Doctors Sending Patients Home With Prescription Vegetables

by | Jul 23, 2018

SHARE

It’s long been a trope in the produce industry that our products should maybe be in household medicine cabinets instead of refrigerators. Houston’s Dr. Joe Galati is practicing what we’ve been preaching for years — he’s actually sending patients home with prescription vegetables.

Galati is a hepatologist who specializes in caring for patients with liver diseases, obesity and nutrition-related disorders based in Houston’s famed Texas Medical Center. He is currently Medical Director of the Sherrie and Alan Conover Center for Liver Disease and Transplantation at Houston Methodist Hospital.

The Great American Produce Giveaway

He better than anyone knows the impact fresh fruits and vegetables have on the modern diet. He’s watched over the last 30 years as food selection and availability has diversified and mushroomed. But he’s also seen how consumers still reach for manufactured products packed with all the bad things that make people sick.

Galati says most people make those choices because they simply seem easier. What he realized is that his patients — and the public at-large — just don’t know much about fresh produce.

In a conversation with one patient who needed a dietary overhaul, Galati mentioned cooking fresh eggplant. The patient never had and told the doctor she had no idea how.

That’s when the light bulb came on.

“That is when I realized that I had to do more than just tell people to eat more vegetables,” says Galati. “My patients that did try to eat more vegetables would rely on only one or two kinds and they got bored with it so they stopped. They were unaware of the variety of vegetables available and how to prepare them.”
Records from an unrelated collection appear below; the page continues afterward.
==> config.mk <==
export PLATFORM = sky130hd
export DESIGN_NAME = evd_dispatch
export DESIGN_NICKNAME = d
export VERILOG_FILES = /design/src/rtl/evd_pkg.sv /design/src/rtl/evd_classify.sv /design/src/rtl/evd_dispatch.sv
export SDC_FILE = /design/constraint.sdc
export NUM_CORES = 1
export LEC_CHECK = 0
export BUFFER_PORTS_ARGS = -buffer_cell sky130_fd_sc_hd__buf_2
export CORE_ASPECT_RATIO = 0.7
export CORE_MARGIN = 2
export CORE_UTILIZATION = 25
export CTS_CLUSTER_DIAMETER = 150
export CTS_CLUSTER_SIZE = 12
export DETAILED_ROUTE_END_ITERATION = 10
export MAX_ROUTING_LAYER = met4
export PLACE_DENSITY = 0.45
export SYNTH_ARGS = -nofsm -noshare
export SYNTH_HDL_FRONTEND = slang
export SYNTH_HIERARCHICAL = 1
export SYNTH_SLANG_ARGS = --single-unit
==> constraint.sdc <==
create_clock -name clk -period 11.7 [get_ports clk]
set_input_delay 1.17 -clock clk [delete_from_list [all_inputs] [get_ports clk]]
set_output_delay 1.17 -clock clk [all_outputs]
set_load 0.01 [all_outputs]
Galati on-the-air in his studio.

Galati on-the-air

Galati believed if his patients knew more about about what kinds of vegetables to select and how to cook them, they would comply with his prescription and eat more of them.

The “Great American Produce Giveaway” was born. Galati bought a bushel of squash, then sent patients home with a brown paper bag full along with instructions on ways to prepare it.

The lineup quickly expanded, other vegetables were added to the rotation. Soon, Galati noticed that his patients were actually doing better — and eating more and a greater variety of vegetables. Better yet, they told the doctor that this was the kind of jumpstart they’d been looking for to improve their nutrition and health.

Public Under-Educated And Under-Informed

“We had to give them really specific recommendations,” Galati says. “We have to realize that we are living in a new era of an under-educated and under-informed public when it comes to nutrition.”

Galati counsels patients on standard routines, like replacing chips and cookies with handy fruit and veggies. But he also now recommends soup, vegetable kabobs and experimenting with a new “veggie of the week.”

The doctor says his patients are enjoying the transition. Everybody, Galati says, knows they should eat more vegetables, but a surprising amount of people don’t know how to prepare those vegetables with a meal.

Galati is the author of the Amazon best-selling book Eating Yourself Sick: How to Stop Obesity, Fatty Liver, and Diabetes from Killing You and Your Family. Since 2003, he has also been the host of “Your Health First,” a one-hour radio program each weekend on iHeart Radio’s 740 am KTRH and streamed globally on the iHeart app.